PROBLEM DESCRIPTION:
Give a verbatim repeat of the lines that run from the line containing "## critical path, stage" to the end of the data below.

[Stored data entries]

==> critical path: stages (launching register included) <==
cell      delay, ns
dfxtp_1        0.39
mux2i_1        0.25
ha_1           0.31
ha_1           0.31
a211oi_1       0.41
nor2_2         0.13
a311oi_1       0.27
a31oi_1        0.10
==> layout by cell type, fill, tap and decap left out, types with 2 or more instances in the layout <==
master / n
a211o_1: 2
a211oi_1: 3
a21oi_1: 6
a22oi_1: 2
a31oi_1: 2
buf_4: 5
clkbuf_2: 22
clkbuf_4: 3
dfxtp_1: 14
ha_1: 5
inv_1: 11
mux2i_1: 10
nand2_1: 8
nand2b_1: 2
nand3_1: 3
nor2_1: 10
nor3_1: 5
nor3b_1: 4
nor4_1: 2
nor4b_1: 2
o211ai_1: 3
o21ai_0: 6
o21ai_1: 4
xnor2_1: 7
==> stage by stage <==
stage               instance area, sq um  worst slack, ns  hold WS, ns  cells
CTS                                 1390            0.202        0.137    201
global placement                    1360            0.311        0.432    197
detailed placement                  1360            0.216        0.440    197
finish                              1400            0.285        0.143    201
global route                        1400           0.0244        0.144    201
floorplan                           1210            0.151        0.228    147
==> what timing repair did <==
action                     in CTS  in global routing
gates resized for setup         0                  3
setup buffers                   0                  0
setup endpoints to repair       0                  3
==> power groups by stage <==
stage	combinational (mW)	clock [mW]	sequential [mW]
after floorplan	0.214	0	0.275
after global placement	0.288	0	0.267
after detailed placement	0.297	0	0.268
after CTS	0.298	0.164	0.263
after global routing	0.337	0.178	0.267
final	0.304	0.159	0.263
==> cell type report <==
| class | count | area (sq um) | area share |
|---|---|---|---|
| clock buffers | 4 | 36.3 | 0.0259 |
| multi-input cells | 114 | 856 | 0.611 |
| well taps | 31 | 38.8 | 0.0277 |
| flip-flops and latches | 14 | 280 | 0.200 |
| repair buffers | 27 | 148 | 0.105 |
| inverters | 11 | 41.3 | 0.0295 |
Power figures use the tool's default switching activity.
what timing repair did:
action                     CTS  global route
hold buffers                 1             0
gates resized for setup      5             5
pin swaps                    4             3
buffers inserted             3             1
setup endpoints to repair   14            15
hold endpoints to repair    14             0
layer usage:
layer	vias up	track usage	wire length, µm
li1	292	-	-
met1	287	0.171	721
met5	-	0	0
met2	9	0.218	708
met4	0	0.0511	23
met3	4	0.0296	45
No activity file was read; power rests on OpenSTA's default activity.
==> src/rtl/mem_issue_queue_pkg.sv <==
// Shared micro-op types and default queue depth for the memory issue path.
// Pure type/constant package; no logic, latency or backpressure of its own.
package mem_issue_queue_pkg;

    localparam int MEM_IQ_DEPTH = 8;

    typedef enum logic [2:0] {
        FU_NONE   = 3'd0,
        FU_ALU    = 3'd1,
        FU_BRANCH = 3'd2,
        FU_MUL    = 3'd3,
        FU_MEM    = 3'd4
    } fu_code_t;

    typedef enum logic [1:0] {
        MEM_LD = 2'd0,
        MEM_ST = 2'd1
    } mem_type_t;

    typedef enum logic [1:0] {
        MEM_B = 2'd0,
        MEM_H = 2'd1,
        MEM_W = 2'd2
    } mem_size_t;

    typedef struct packed {
        logic      valid;
        fu_code_t  fu_code;
        mem_type_t mem_type;
        mem_size_t mem_size;
        logic [4:0]  rd;
        logic [31:0] pc;
    } micro_op_t;

endpackage

==> src/rtl/mem_iq_fifo.sv <==
// Generic circular FIFO; head_dat is combinational from storage, writes land one edge after push.
// No internal stall: push into full or pop from empty is ignored, caller gates with full/empty.
module mem_iq_fifo #(
    parameter int WIDTH = 8,
    parameter int DEPTH = 8,
    parameter int CNT_W = $clog2(DEPTH + 1)
) (
    input  logic             clock,
    input  logic             reset,
    input  logic             push,
    input  logic [WIDTH-1:0] push_dat,
    input  logic             pop,
    input  logic             clear,
    output logic [WIDTH-1:0] head_dat,
    output logic [CNT_W-1:0] count,
    output logic             full,
    output logic             empty
);

    localparam int PTR_W = $clog2(DEPTH);
    localparam logic [CNT_W-1:0] DEPTH_C = CNT_W'(DEPTH);

    logic [WIDTH-1:0] mem [DEPTH];
    logic [PTR_W-1:0] head;
    logic [PTR_W-1:0] tail;
    logic             push_ok;
    logic             pop_ok;

    assign full     = (count == DEPTH_C);
    assign empty    = (count == '0);
    assign push_ok  = push && !full;
    assign pop_ok   = pop && !empty;
    assign head_dat = mem[head];

    // Pointers are exactly log2(DEPTH) wide, so the increment wraps on its own.
    always_ff @(posedge clock or negedge reset) begin
        if (!reset) begin
            head  <= '0;
            tail  <= '0;
            count <= '0;
            for (int i = 0; i < DEPTH; i++) mem[i] <= '0;
        end else if (clear) begin
            head  <= '0;
            tail  <= '0;
            count <= '0;
        end else begin
            if (push_ok) begin
                mem[tail] <= push_dat;
                tail      <= tail + 1'b1;
            end
            if (pop_ok) head <= head + 1'b1;
            if (push_ok && !pop_ok)      count <= count + 1'b1;
            else if (pop_ok && !push_ok) count <= count - 1'b1;
        end
    end

endmodule

==> src/rtl/mem_issue_queue.sv <==
// In-order FU_MEM issue queue: 2-cycle dispatch-to-issue (1 with MEM_IQ_BYPASS_EN), min issue interval 2.
// in_ready drops only on registered full; issue stalls on ex_busy, flush drops everything.
module mem_issue_queue
    import mem_issue_queue_pkg::*;
#(
    parameter int DEPTH = MEM_IQ_DEPTH,
    localparam int CNT_W = $clog2(DEPTH + 1)
) (
    input  logic             clock,
    input  logic             reset,
    input  micro_op_t        uop_in,
    input  logic [31:0]      in1_in,
    input  logic [31:0]      in2_in,
    output logic             in_ready,
    input  logic             flush,
    input  logic             ex_busy,
    output micro_op_t        uop_out,
    output logic [31:0]      in1_out,
    output logic [31:0]      in2_out,
    output logic [CNT_W-1:0] count
);

    localparam int ENTRY_W = $bits(micro_op_t) + 64;

    logic               full;
    logic               empty;
    logic               issued_last;
    logic               push_req;
    logic               pop;
    logic               bypass;
    logic [ENTRY_W-1:0] head_dat;
    micro_op_t          head_uop;
    logic [31:0]        head_in1;
    logic [31:0]        head_in2;

    assign in_ready = !full;
    assign push_req = uop_in.valid && (uop_in.fu_code == FU_MEM) && in_ready && !flush;
    assign pop      = !empty && !ex_busy && !issued_last && !flush;
    assign {head_uop, head_in1, head_in2} = head_dat;

`ifdef MEM_IQ_BYPASS_EN
    // Empty queue and idle pipe: skip the buffer and issue straight from dispatch.
    assign bypass = push_req && empty && !ex_busy && !issued_last;
`else
    assign bypass = 1'b0;
`endif

    mem_iq_fifo #(
        .WIDTH (ENTRY_W),
        .DEPTH (DEPTH),
        .CNT_W (CNT_W)
    ) u_fifo (
        .clock    (clock),
        .reset    (reset),
        .push     (push_req && !bypass),
        .push_dat ({uop_in, in1_in, in2_in}),
        .pop      (pop),
        .clear    (flush),
        .head_dat (head_dat),
        .count    (count),
        .full     (full),
        .empty    (empty)
    );

    // issued_last forces a bubble: the pipe raises ex_busy one cycle after accepting.
    always_ff @(posedge clock or negedge reset) begin
        if (!reset) begin
            uop_out     <= '0;
            in1_out     <= '0;
            in2_out     <= '0;
            issued_last <= 1'b0;
        end else begin
            issued_last <= pop || bypass;
            if (pop) begin
                uop_out <= head_uop;
                in1_out <= head_in1;
                in2_out <= head_in2;
            end else if (bypass) begin
                uop_out <= uop_in;
                in1_out <= in1_in;
                in2_out <= in2_in;
            end else begin
                uop_out.valid <= 1'b0;
            end
        end
    end

endmodule

==> config.mk <==
export PLATFORM = sky130hd
export DESIGN_NAME = mem_issue_queue
export DESIGN_NICKNAME = d
export VERILOG_FILES = /design/src/rtl/mem_issue_queue_pkg.sv /design/src/rtl/mem_iq_fifo.sv /design/src/rtl/mem_issue_queue.sv
export SDC_FILE = /design/constraint.sdc
export NUM_CORES = 1
export LEC_CHECK = 0
export BUFFER_PORTS_ARGS = -buffer_cell sky130_fd_sc_hd__buf_2
export CAP_MARGIN = 20
export CORE_MARGIN = 8
export CORE_UTILIZATION = 50
export DETAILED_ROUTE_END_ITERATION = 8
export PLACE_DENSITY = 0.67
export SLEW_MARGIN = 20
export SYNTH_ARGS = -nofsm -noshare
export SYNTH_HDL_FRONTEND = slang
export SYNTH_SLANG_ARGS = --single-unit
==> constraint.sdc <==
create_clock -name clock -period 4.1 [get_ports clock]
set_clock_uncertainty 0.15 [all_clocks]
set_input_delay 0 -clock clock [delete_from_list [all_inputs] [get_ports clock]]
set_output_delay 0 -clock clock [all_outputs]
set_load 0.1 [all_outputs]
[config.mk]
export PLATFORM = sky130hd
export DESIGN_NAME = rs_syndrome_calc
export DESIGN_NICKNAME = d
export VERILOG_FILES = /design/src/rtl/rs_syndrome_calc.sv
export SDC_FILE = /design/constraint.sdc
export NUM_CORES = 1
export LEC_CHECK = 0
export CAP_MARGIN = 20
export CELL_PAD_IN_SITES_DETAIL_PLACEMENT = 0
export CELL_PAD_IN_SITES_GLOBAL_PLACEMENT = 1
export CORE_MARGIN = 2
export CORE_UTILIZATION = 45
export CTS_CLUSTER_SIZE = 24
export DETAILED_ROUTE_END_ITERATION = 12
export PLACE_DENSITY = 0.82
export SLEW_MARGIN = 20
export SYNTH_ARGS = -nofsm -noshare
export SYNTH_HDL_FRONTEND = slang
export SYNTH_SLANG_ARGS = --single-unit
export TNS_END_PERCENT = 100
[constraint.sdc]
create_clock -name clk -period 3.9 [get_ports clk]
set_clock_uncertainty 0.2 [all_clocks]
set_input_delay 1.17 -clock clk [delete_from_list [all_inputs] [get_ports clk]]
set_output_delay 1.17 -clock clk [all_outputs]
set_load 0.01 [all_outputs]
<file path="config.mk">
export PLATFORM = sky130hd
export DESIGN_NAME = fixed_point_divider
export DESIGN_NICKNAME = d
export VERILOG_FILES = /design/src/rtl/fixed_point_divider.sv
export SDC_FILE = /design/constraint.sdc
export NUM_CORES = 1
export LEC_CHECK = 0
export ABC_CLOCK_PERIOD_IN_PS = 3600
export CAP_MARGIN = 40
export CORE_ASPECT_RATIO = 0.6
export CORE_MARGIN = 2
export CORE_UTILIZATION = 40
export CTS_BUF_LIST = sky130_fd_sc_hd__clkbuf_8 sky130_fd_sc_hd__clkbuf_16
export DETAILED_ROUTE_END_ITERATION = 10
export SLEW_MARGIN = 20
export SYNTH_ARGS = -nofsm -noshare
export SYNTH_HDL_FRONTEND = slang
export SYNTH_SLANG_ARGS = --single-unit
export TNS_END_PERCENT = 5
</file>
<file path="constraint.sdc">
create_clock -name clk_in -period 3.6 [get_ports clk_in]
set_input_delay 0.72 -clock clk_in [delete_from_list [all_inputs] [get_ports clk_in]]
set_output_delay 0.72 -clock clk_in [all_outputs]
set_load 0.03 [all_outputs]
</file>
<file path="src/rtl/fixed_point_divider.sv">
// Sign-magnitude fixed-point divider (Qq_m.q_n), restoring algorithm,
// one quotient bit per clock, MSB first. Saturates on overflow and on
// divide-by-zero, with a separate flag for each case.
module fixed_point_divider #(
    parameter int sign = 1,
    parameter int q_m  = 15,
    parameter int q_n  = 16,
    localparam int W   = sign + q_m + q_n,
    localparam int M   = W - 1,
    localparam int N   = M + q_n
) (
    input  logic         clk_in,
    input  logic         rst_n_in,
    input  logic         start_in,
    input  logic [W-1:0] a_in,
    input  logic [W-1:0] b_in,
    output logic [W-1:0] y_out,
    output logic         valid_out,
    output logic         busy_out,
    output logic         div_by_zero_out,
    output logic         overflow_out
);

    localparam int CW = $clog2(N);

    typedef enum logic [1:0] {
        IDLE,
        DIVIDE,
        DONE
    } state_t;

    state_t          state, state_nxt;
    logic [CW-1:0]   count;
    logic [N-1:0]    dvd;      // dividend shifts out the top, quotient shifts in the bottom
    logic [M-1:0]    rem;
    logic [M-1:0]    dvs;
    logic            sgn;
    logic            dbz;
    logic [M:0]      trial;
    logic [M:0]      diff;
    logic            q_bit;
    logic [M-1:0]    rem_nxt;

    // Restoring step: bring down the next dividend bit and try a subtract
    always_comb begin
        trial   = {rem, dvd[N-1]};
        diff    = trial - {1'b0, dvs};
        q_bit   = (trial >= {1'b0, dvs});
        rem_nxt = q_bit ? diff[M-1:0] : trial[M-1:0];
    end

    // Next-state logic
    always_comb begin
        state_nxt = state;
        case (state)
            IDLE: begin
                if (start_in) begin
                    state_nxt = (b_in[M-1:0] == '0) ? DONE : DIVIDE;
                end
            end
            DIVIDE: begin
                if (count == '0) begin
                    state_nxt = DONE;
                end
            end
            DONE:    state_nxt = IDLE;
            default: state_nxt = IDLE;
        endcase
    end

    // State register
    always_ff @(posedge clk_in) begin
        if (!rst_n_in) begin
            state <= IDLE;
        end else begin
            state <= state_nxt;
        end
    end

    // Busy whenever an operation is in flight
    always_comb begin
        busy_out = (state != IDLE);
    end

    // Datapath: capture operands, iterate, and register the result in DONE
    always_ff @(posedge clk_in) begin
        if (!rst_n_in) begin
            y_out           <= '0;
            valid_out       <= 1'b0;
            div_by_zero_out <= 1'b0;
            overflow_out    <= 1'b0;
            count           <= '0;
            dvd             <= '0;
            rem             <= '0;
            dvs             <= '0;
            sgn             <= 1'b0;
            dbz             <= 1'b0;
        end else begin
            valid_out <= 1'b0;
            case (state)
                IDLE: begin
                    if (start_in) begin
                        dvd   <= {a_in[M-1:0], {q_n{1'b0}}};
                        rem   <= '0;
                        dvs   <= b_in[M-1:0];
                        sgn   <= a_in[W-1] ^ b_in[W-1];
                        dbz   <= (b_in[M-1:0] == '0);
                        count <= CW'(N - 1);
                    end
                end
                DIVIDE: begin
                    dvd <= {dvd[N-2:0], q_bit};
                    rem <= rem_nxt;
                    if (count != '0) begin
                        count <= count - CW'(1);
                    end
                end
                DONE: begin
                    valid_out <= 1'b1;
                    if (dbz) begin
                        y_out           <= {sgn, {M{1'b1}}};
                        div_by_zero_out <= 1'b1;
                        overflow_out    <= 1'b0;
                    end else if (|dvd[N-1:M]) begin
                        y_out           <= {sgn, {M{1'b1}}};
                        div_by_zero_out <= 1'b0;
                        overflow_out    <= 1'b1;
                    end else begin
                        y_out           <= {sgn, dvd[M-1:0]};
                        div_by_zero_out <= 1'b0;
                        overflow_out    <= 1'b0;
                    end
                end
                default: ;
            endcase
        end
    end

endmodule

</file>
# Yosys cells after proc, flatten, opt, wreduce, memory -nomap -nowiden
# Index checks and enable logic that the tools add are counted.
# word_totals
output_inout_bits,36
ff_bits,154
inputBits,67
# op_classes
reduce_logical,11
bitwise_logic,1
n_addsub,2
n_lt_le_gt_ge,1
n_eq_ne,5
muxes,18
# ops
operator,count
31-bit 2-to-1 mux,4
47-bit case mux with 2 select lines,1
31-bit case mux with 2 select lines,1
47-bit 2-to-1 mux,1
32-bit by 31-bit >= comparator with 1-bit output,1
31-bit zero test,1
31-bit subtractor,1
16-bit OR reduction,1
6-bit 2-to-1 mux,2
6-bit case mux with 2 select lines,1
6-bit zero test,1
2-bit 2-to-1 mux,3
"2-bit inequality test, second input constant",3
2-bit AND reduction,3
6-bit nonzero test,1
"6-bit by 1-bit subtractor with 6-bit output, second input constant",1
1-bit 2-to-1 mux,4
2-bit case mux with 2 select lines,1
2-bit nonzero test,2
3-bit AND reduction,1
"2-bit by 1-bit == test with 1-bit output, second input constant",1
"2-bit == test, second input constant",1
2-bit zero test,1
1-bit XOR,1

# Longest topological paths before layout
# Gate-level depths: netlist (run 1).
# logic_depth
depth_word,4
ltp_mapped,14
mapped_depth_nobuf,12

# Worst setup path before layout (run 1)
# No wires, ideal clock.
# synth_timing
kind,register to register
start,register dvd[46]
end,register rem[30]
arrival_time_ps,2579
n_path_buf,1
slack_ps,904
synth_period_minus_slack_ps,2696
setup_ps,117
t_required_ps,3483
stages_incl_launch_ff,14
path_cell_list,dfxtp_1 > inv_1 > ha_1 > inv_1 > fa_1 > a211oi_1 > o211a_1 > a211oi_2 > o31a_1 > o21ai_1 > a31oi_1 > buf_6 > or2_1 > a32o_2
# synth_between
elab_chain_len,3
# synth_lines
element,line,text
start: declaration,34,logic [N-1:0] dvd;
start signal: assignment,103,"dvd <= {a_in[M-1:0], {q_n{1'b0}}};"
start signal: assignment,112,"dvd <= {dvd[N-2:0], q_bit};"
31-bit subtractor or 32-bit by 31-bit >= comparator with 1-bit output (tied branches),"47, 48",
31-bit 2-to-1 mux *,49,rem_nxt = q_bit ? diff[M-1:0] : trial[M-1:0];
31-bit case mux with 2 select lines *,100,case (state)
end signal: assignment,113,rem <= rem_nxt;
end: declaration,35,logic [M-1:0] rem;
# Mark *: on every way between the ends. The rest lies on a longest branch, timed or not.
# A chain may end at the register's enable or synchronous reset.

# Worst setup path after layout (run 1)
# layout_timing
start,register dvd[46]
end,register rem[0]
# The elaborated chain is that of the path after synthesis.

==> results.cfg, run 1 <==
[global_routing]
grt_pass1_vias = 6358
antenna_found_initial = 1
grt_max_degree = 79
grt-ovfl-total = 0
grt_pass1_wl_um = 34100
gr-usage-all-layers = 0.199

[hold_path]
hold_path.class = register to register
hold_end = dvs[29]
worstHoldStart = dvs[29]
min_delay_path_depth = 2

[setup_path]
cp_max_fo = 14
worstReg2RegStart = dvd[46]
r2r_setup_slack_ps = 490
worst-setup-path-type = register to register
critPathLaunchType = register
reg2reg_depth = 13
cp.arrival_ps = 3430
worstReg2RegEnd = rem[0]
cp.required_ps = 3920
endpoint_kind = register

[power]
p_per_area_nw_per_um2 = 598
max-vdd-ir-drop_v = 0.000369
p_leak_nw = 3.94

[placement]
dpl.hpwl_um = 14300
gp_congestion = 0.847
placed_area_sq_um = 9190
port_buffers = 102

[sta]
finalSetupTns_ps = 0
rsz0062_at_grt = false
fmax_mhz = 321
clock_skew_ps = 9.93
slew_headroom = 0.484
worst_slew_pin_slew_ps = 774
setup_violations = 0
slew_violations = 0
period_needed_ps = 3110
hold_viol = 0
period_share = 0.865
holdWs_ps = 461

[cts]
post_cts_buffers = 0
clock_path_buffers = 2
clk_pin_slew_worst_paths_ps = 60
clk_latency_ps = 430
numCtsBuffers = 17
cts_resized = 0
cts.sinks = 154
cts_tree = built
cts-root-buf = clkbuf_16
holdBufCountCts = 0
htreeDepth = 4

[detailed_routing]
via_per_inst = 5.24
routed_wl_um = 20200
drtIter0Drc = 514
detail_route.wl_per_cell_um = 15.5
dr.pass1.iters = 5
vias = 6823
ant_nets = 0
drc = 0

[floorplan]
rows = 40
die_area_sq_um = 21200
start_util = 0.405
io_pins = 103
core_sq_um = 19800
die_y_um = 114
die_w_um = 187

[finish]
fillers = 1926
diodes = 0
syn2layout_area_growth_pct = 21.6
fin_area_sq_um = 9750
layout-drive-gt1-share = 0.0991
utilization = 0.492
nets = 1117

[synth]
synth-xor-area-share = 0.0328
yosys.area_share.simple = 0.195
synth_warnings = 0
synth_area_sq_um = 8020
syn_inst = 950
synth_area_per_cell_sq_um = 8.44
muxShareOfSynthArea = 0.0275
synthDistinctLibCells = 74
synthAdderAreaFrac = 0.0540
synth_compound_area_frac = 0.247
synth-edff-count = 0
synthArstFlopShare = 0
synth_seq_cells = 154
synth_top_family_by_area = compound AO/OA/AOI/OAI gates
yosys_most_used_dff = dfxtp_1
syn-num-nets = 1051
seq_area_frac_synth = 0.384

[run]
maxCapViolCount = 0

[outcome]
outcome = finished clean
## routing by layer
metal  vias to the layer above  share of wire  track usage
met5                         -        0.00059            0
met2                       141           0.37        0.252
li1                       3503              -            -
met1                      3167           0.58        0.325
met3                        10          0.052       0.0458
met4                         2         0.0048       0.0434
## sequential cells by signal, indices dropped and copies added (netlist names)
register and flops:
count 6, dbz 1, div_by_zero_out 1, dvd 47, dvs 31, overflow_out 1, rem 31, sgn 1
state 2, valid_out 1, y_out 32
## where the power goes
part	switching, mW	internal, mW
Combinational	1.19	0.934
Clock	0.767	0.961
Sequential	0.117	1.87
## placed cells by master, fill, tap and decap left out, types with 12 or more instances in the layout
cell | Yosys | final
nand3_1 | 53 | 53
nor2_1 | 22 | 21
o211a_1 | 33 | 33
inv_1 | 40 | 40
xnor2_1 | 15 | 15
xor2_1 | 15 | 15
ha_1 | 33 | 33
mux2i_1 | 22 | 22
clkbuf_16 | 0 | 17
nand2_1 | 201 | 200
dfxtp_1 | 154 | 154
a21boi_0 | 50 | 50
clkdlybuf4s50_1 | 0 | 101
a21oi_1 | 38 | 38
o21ai_1 | 34 | 34
nor4_1 | 14 | 14
o221a_2 | 31 | 31
buf_4 | 4 | 12
## cells in the mapped netlist (all sizes together) (2+ instances only)
cell type,instances,area share
a21o,11,0.011
o21bai,5,0.0047
a221o,2,0.0025
dfxtp,154,0.38
ha,33,0.051
o21ai,39,0.024
o31ai,2,0.0025
and3,5,0.0041
inv,41,0.019
nor4,14,0.011
nand4,10,0.0078
o211a,33,0.041
nor3,7,0.0044
nand2b,5,0.0039
nor2,24,0.012
nand3,54,0.034
o221a,31,0.044
nor2b,8,0.0062
a2bb2oi,7,0.0076
clkbuf,54,0.028
mux2i,22,0.027
a21boi,53,0.050
xor2,15,0.016
a21oi,39,0.025
or2,3,0.0023
a31oi,6,0.0047
o21a,5,0.0047
o211ai,5,0.0047
and4,2,0.0025
and2,5,0.0044
buf,13,0.012
or4,2,0.0019
xnor2,15,0.016
a211oi,2,0.0025
nand2,202,0.095
a22o,2,0.0022
## worst max path at each step
stage | cells after the start | slack, ps | startpoint | endpoint
2_1_floorplan | 13 | 900 | dvd[46] | rem[30]
3_3_place_gp | 13 | 560 | dvd[46] | rem[0]
3_5_place_dp | 13 | 490 | dvd[46] | rem[0]
4_1_cts | 13 | 480 | dvd[46] | rem[0]
5_1_grt | 13 | 220 | dvd[46] | rem[17]
6_report | 13 | 490 | dvd[46] | rem[0]
## cells by family (layout without fill, tap and decap cells)
| kind of cell | after synthesis | count (layout) |
|---|---|---|
| flip-flops | 154 | 154 |
| AND/OR/NAND/NOR | 346 | 346 |
| adder cells (fa/ha/maj) | 34 | 34 |
| multiplexers | 22 | 22 |
| AO/OA/AOI/OAI | 256 | 256 |
| buffers and inverters | 108 | 187 |
| XOR/XNOR | 30 | 30 |
## metrics by stage
step	setup slack (ps)	instances	total power, mW
2_1_floorplan	904	950	3.63
3_3_place_gp	561	1269	4.11
3_5_place_dp	494	1270	4.12
4_1_cts	477	1302	5.87
5_1_grt	224	1302	6.19
6_report	486	1302	5.83
## critical path, stage by stage (launching register included)
cell and delay, ps:
dfxtp_1 320, inv_1 90, ha_1 170, inv_1 60, fa_1 410, a211oi_1 330
o211a_1 220, a211oi_2 60, o31a_1 300, o21ai_1 220, a31oi_4 240, buf_4 270
mux2i_1 130, a22o_1 190
## area by class of cell
cell class / count / area, sq um / share of cell area
Multi-Input combinational cell: 688 / 4490 / 0.460
Sequential cell: 154 / 3080 / 0.316
Timing Repair Buffer: 114 / 1120 / 0.114
Clock buffer: 17 / 425 / 0.0436
Tap cell: 273 / 342 / 0.0350
Inverter: 41 / 154 / 0.0158
Clock inverter: 15 / 143 / 0.0146
(Power assumes the default switching activity.)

SOLUTION TO THIS PROBLEM:
## critical path, stage by stage (launching register included)
cell and delay, ps:
dfxtp_1 320, inv_1 90, ha_1 170, inv_1 60, fa_1 410, a211oi_1 330
o211a_1 220, a211oi_2 60, o31a_1 300, o21ai_1 220, a31oi_4 240, buf_4 270
mux2i_1 130, a22o_1 190
## area by class of cell
cell class / count / area, sq um / share of cell area
Multi-Input combinational cell: 688 / 4490 / 0.460
Sequential cell: 154 / 3080 / 0.316
Timing Repair Buffer: 114 / 1120 / 0.114
Clock buffer: 17 / 425 / 0.0436
Tap cell: 273 / 342 / 0.0350
Inverter: 41 / 154 / 0.0158
Clock inverter: 15 / 143 / 0.0146
(Power assumes the default switching activity.)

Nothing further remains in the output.